Carly Fiorina, former chief executive of Hewlett-Packard, used her closing keynote address to talk about managing change in the age of technology. Her theme was blunt: “Change or die.”

“Two great driving forces of the 21st century are globalization and the technology revolution,” she said.

These forces didn’t fully exist until recently, she added. “We’ve only been living in a truly global economy for about 15 years. It’s still new to us.”

She pointed out that despite some politicians’ proclamations that they’re going to “roll back globalization,” that’s impossible. Globalization can’t even be slowed down. Change—including globalization—is going to happen whether we like it or not.

“Darwin actually didn’t say it was the strongest or most intelligent of a species that will survive,” she said. “Rather, it’s the one that’s most adaptable to change.”

The other driving force of current change is technology, which is transforming every aspect of every industry, as well as society in general, she said. “You must adapt to change and embrace change, or change will swallow you. Whether you’re prepared or not, change will happen.”

Fiorina also discussed the difference between leadership and management. “Management is the production of acceptable results in known conditions. Leadership is creating new conditions.” Only leaders, she said, can present change in a positive way. The traditional method of driving change has been to create the “burning platform,” i.e., driving change through fear. That works in the short term, but not in the long term.

“Leadership has to paint a positive vision of what will be,” she said. “People are afraid of change, and people who have been successful in the current environment have a vested interest in the status quo and keeping what they have—power, position, and influence. Leaders have to have the courage to say, ‘We’re going there. There is where the future lies.’ Leaders have to have the discipline to put more energy into the change than into the status quo.”

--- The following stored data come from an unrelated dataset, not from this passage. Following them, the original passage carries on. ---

===== config.mk =====
export PLATFORM = sky130hd
export DESIGN_NAME = seg7_scan_driver
export DESIGN_NICKNAME = d
export VERILOG_FILES = /design/src/rtl/seg7_pkg.sv /design/src/rtl/seg7_encode.sv /design/src/rtl/seg7_scan_driver.sv
export SDC_FILE = /design/constraint.sdc
export NUM_CORES = 1
export LEC_CHECK = 0
export CAP_MARGIN = 30
export CORE_AREA = 2 2 114 116
export CTS_CLUSTER_SIZE = 20
export DETAILED_ROUTE_END_ITERATION = 8
export DIE_AREA = 0 0 116 118
export PLACE_DENSITY_LB_ADDON = 0.08
export SYNTH_ARGS = -nofsm -noshare
export SYNTH_HDL_FRONTEND = slang
export SYNTH_HIERARCHICAL = 1
export SYNTH_SLANG_ARGS = --single-unit

===== constraint.sdc =====
create_clock -name clk -period 3.2 [get_ports clk]
set_input_delay 0.32 -clock clk [delete_from_list [all_inputs] [get_ports clk]]
set_output_delay 0.32 -clock clk [all_outputs]
set_load 0.01 [all_outputs]

===== src/rtl/seg7_pkg.sv =====
// Shared types and constants for the multiplexed 7-segment BCD display driver.
// Segment patterns are active-low, written g..a (bit 6 = g, bit 0 = a).
package seg7_pkg;

   typedef enum logic [1:0] {ST_IDLE, ST_SHIFT, ST_DONE} state_t;

   localparam logic [6:0] SEG_0     = 7'b1000000;
   localparam logic [6:0] SEG_1     = 7'b1111001;
   localparam logic [6:0] SEG_2     = 7'b0100100;
   localparam logic [6:0] SEG_3     = 7'b0110000;
   localparam logic [6:0] SEG_4     = 7'b0011001;
   localparam logic [6:0] SEG_5     = 7'b0010010;
   localparam logic [6:0] SEG_6     = 7'b0000010;
   localparam logic [6:0] SEG_7     = 7'b1111000;
   localparam logic [6:0] SEG_8     = 7'b0000000;
   localparam logic [6:0] SEG_9     = 7'b0011000;
   localparam logic [6:0] SEG_BLANK = 7'b1111111;
   localparam logic [6:0] SEG_DASH  = 7'b0111111;

   // Decimal digits needed for 2**width-1: floor(width*log10(2)) + 1.
   function automatic int bcd_digits(input int width);
      return (width * 30103) / 100000 + 1;
   endfunction

endpackage


===== src/rtl/seg7_encode.sv =====
// BCD digit to active-low 7-segment pattern; non-decimal codes go dark.
module seg7_encode
   import seg7_pkg::*;
(
   input  logic [3:0] digit,
   output logic [6:0] seg
);

   always_comb begin
      seg = SEG_BLANK;
      case (digit)
         4'd0:    seg = SEG_0;
         4'd1:    seg = SEG_1;
         4'd2:    seg = SEG_2;
         4'd3:    seg = SEG_3;
         4'd4:    seg = SEG_4;
         4'd5:    seg = SEG_5;
         4'd6:    seg = SEG_6;
         4'd7:    seg = SEG_7;
         4'd8:    seg = SEG_8;
         4'd9:    seg = SEG_9;
         default: seg = SEG_BLANK;
      endcase
   end

endmodule


===== src/rtl/seg7_scan_driver.sv =====
// Binary-to-BCD (double dabble, one bit per cycle) feeding a time-multiplexed
// 7-segment display with leading-zero blanking and overflow dashes.
module seg7_scan_driver
   import seg7_pkg::*;
#(
   parameter int WIDTH    = 8,
   parameter int DIGITS   = 3,
   parameter int SCAN_DIV = 50000
) (
   input  logic              clk,
   input  logic              reset,
   input  logic              load,
   input  logic [WIDTH-1:0]  value,
   input  logic              blank_lz,
   output logic              busy,
   output logic              valid,
   output logic              ovf,
   output logic [6:0]        seg,
   output logic [DIGITS-1:0] an
);

   localparam int BCD_N = bcd_digits(WIDTH);
   localparam int NIB   = (BCD_N > DIGITS) ? BCD_N : DIGITS;
   localparam int CNT_W = $clog2(WIDTH + 1);
   localparam int SCN_W = (SCAN_DIV > 1) ? $clog2(SCAN_DIV) : 1;
   localparam int IDX_W = (DIGITS > 1) ? $clog2(DIGITS) : 1;

   state_t                   state, state_nxt;
   logic [WIDTH-1:0]         bin_q;
   logic [NIB*4-1:0]         bcd_q, bcd_adj;
   logic [CNT_W-1:0]         cnt_q;
   logic                     blank_q;
   logic                     hi_nz;

   logic [DIGITS-1:0][3:0]   disp_dig;
   logic [DIGITS-1:0][6:0]   dig_seg;
   logic [DIGITS-1:0]        lz;
   logic                     disp_blank, disp_ovf, valid_q;
   logic [SCN_W-1:0]         scan_cnt;
   logic [IDX_W-1:0]         idx;

   always_ff @(posedge clk or posedge reset) begin
      if (reset) state <= ST_IDLE;
      else       state <= state_nxt;
   end

   always_comb begin
      state_nxt = state;
      case (state)
         ST_IDLE:  if (load) state_nxt = ST_SHIFT;
         ST_SHIFT: if (cnt_q == CNT_W'(1)) state_nxt = ST_DONE;
         ST_DONE:  state_nxt = ST_IDLE;
         default:  state_nxt = ST_IDLE;
      endcase
   end

   always_comb begin
      bcd_adj = bcd_q;
      for (int i = 0; i < NIB; i++)
         if (bcd_q[i*4 +: 4] >= 4'd5) bcd_adj[i*4 +: 4] = bcd_q[i*4 +: 4] + 4'd3;
   end

   always_ff @(posedge clk or posedge reset) begin
      if (reset) begin
         bin_q   <= '0;
         bcd_q   <= '0;
         cnt_q   <= '0;
         blank_q <= 1'b0;
      end else begin
         case (state)
            ST_IDLE: if (load) begin
               bin_q   <= value;
               blank_q <= blank_lz;
               bcd_q   <= '0;
               cnt_q   <= CNT_W'(WIDTH);
            end
            ST_SHIFT: begin
               bcd_q <= {bcd_adj[NIB*4-2:0], bin_q[WIDTH-1]};
               bin_q <= bin_q << 1;
               cnt_q <= cnt_q - CNT_W'(1);
            end
            default: ;
         endcase
      end
   end

   // Nibbles beyond the displayed digits only exist when the value can outgrow them.
   generate
      if (NIB > DIGITS) begin : g_hi
         assign hi_nz = |bcd_q[NIB*4-1:DIGITS*4];
      end else begin : g_no_hi
         assign hi_nz = 1'b0;
      end
   endgenerate

   // Commit happens only on the DONE edge, so an aborted conversion never leaks out.
   always_ff @(posedge clk or posedge reset) begin
      if (reset) begin
         disp_dig   <= '0;
         disp_blank <= 1'b0;
         disp_ovf   <= 1'b0;
         valid_q    <= 1'b0;
      end else if (state == ST_DONE) begin
         disp_dig   <= bcd_q[DIGITS*4-1:0];
         disp_blank <= blank_q;
         disp_ovf   <= hi_nz;
         valid_q    <= 1'b1;
      end
   end

   always_ff @(posedge clk or posedge reset) begin
      if (reset) begin
         scan_cnt <= '0;
         idx      <= '0;
      end else if (scan_cnt == SCN_W'(SCAN_DIV - 1)) begin
         scan_cnt <= '0;
         idx      <= (idx == IDX_W'(DIGITS - 1)) ? '0 : idx + IDX_W'(1);
      end else begin
         scan_cnt <= scan_cnt + SCN_W'(1);
      end
   end

   generate
      for (genvar g = 0; g < DIGITS; g++) begin : g_enc
         seg7_encode u_enc (.digit(disp_dig[g]), .seg(dig_seg[g]));
      end
   endgenerate

   // lz[i]: digit i and every digit above it are zero.
   always_comb begin
      lz = '0;
      lz[DIGITS-1] = (disp_dig[DIGITS-1] == 4'd0);
      for (int i = DIGITS - 2; i >= 0; i--)
         lz[i] = (disp_dig[i] == 4'd0) && lz[i+1];
   end

   always_comb begin
      busy  = (state != ST_IDLE);
      valid = valid_q;
      ovf   = disp_ovf;
      an    = '1;
      seg   = SEG_BLANK;
      if (valid_q) begin
         an[idx] = 1'b0;
         if (disp_ovf)                              seg = SEG_DASH;
         else if (disp_blank && idx != '0 && lz[idx]) seg = SEG_BLANK;
         else                                       seg = dig_seg[idx];
      end
   end

endmodule
==> config.mk <==
export PLATFORM = sky130hd
export DESIGN_NAME = muldiv
export DESIGN_NICKNAME = d
export VERILOG_FILES = /design/src/rtl/muldiv_pkg.sv /design/src/rtl/muldiv_div_core.sv /design/src/rtl/muldiv.sv
export SDC_FILE = /design/constraint.sdc
export NUM_CORES = 1
export LEC_CHECK = 0
export ABC_AREA = 1
export BUFFER_PORTS_ARGS = -buffer_cell sky130_fd_sc_hd__buf_2
export CORE_MARGIN = 2
export CORE_UTILIZATION = 48
export CTS_CLUSTER_DIAMETER = 80
export CTS_CLUSTER_SIZE = 25
export DETAILED_ROUTE_END_ITERATION = 8
export GPL_ROUTABILITY_DRIVEN = 0
export PLACE_DENSITY = 0.75
export SETUP_SLACK_MARGIN = 0.2
export SYNTH_ARGS = -nofsm -noshare
export SYNTH_HDL_FRONTEND = slang
export SYNTH_HIERARCHICAL = 1
export SYNTH_SLANG_ARGS = --single-unit
==> constraint.sdc <==
create_clock -name clk -period 2.8 [get_ports clk]
set_input_delay 0.14 -clock clk [delete_from_list [all_inputs] [get_ports clk]]
set_output_delay 0.14 -clock clk [all_outputs]
set_load 0.005 [all_outputs]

To harness innovation, corporations must understand the role of imagination and creativity. Sir Ken Robinson, an international expert in the field of creativity and innovation, said those in leadership positions often don’t respect genuinely creative ideas and people with strong imaginations. In fact, most people, he said, don’t equate creativity with intelligence. “So many people disregard the imagination, demean it, or forget they have it,” he said. “You can’t have innovation without imagination. Imagination brings to mind things that come to our senses.”

He continued, “Creativity is putting your imagination to work. It is a practical process. It’s an output—the process of having original ideas that have value.” He also noted, however, that not all originality has value. That’s where innovation comes in. “Innovation,” he said, “is testing ideas and putting them to work.”

He told audience members to challenge the things they take for granted. “The things we think that are obvious are actually the problem.”

Society takes for granted that creativity and intelligence are different and separate. Robinson said they’re connected. “Intelligence is incredibly diverse, incredibly dynamic,” he noted. “Your intelligence is distinct to you.”

He challenged business leaders to assess the real intelligence of their businesses and create diverse organizations. “You need people who think differently,” he said. “Having a homogenous organization is not a good basis for a creative organization. Real innovation happens through great creative teams.”

He said an organization with no idea of its talent pool will struggle.

Robinson listed examples of organizations and concepts that harness creativity for positive results. But the example he used at the beginning of his discussion was familiar to everyone in the room: the city of Las Vegas.

Robinson described the city in the desert as something that logically shouldn’t be the international destination and community it has become. Its success, he said, is the result of human creativity. “Las Vegas, I think it is your salvation,” he said. “The reason it is where it is, is because of the power of the human mind.”

JCK editor-in-chief Hedda T. Schupak contributed to this story.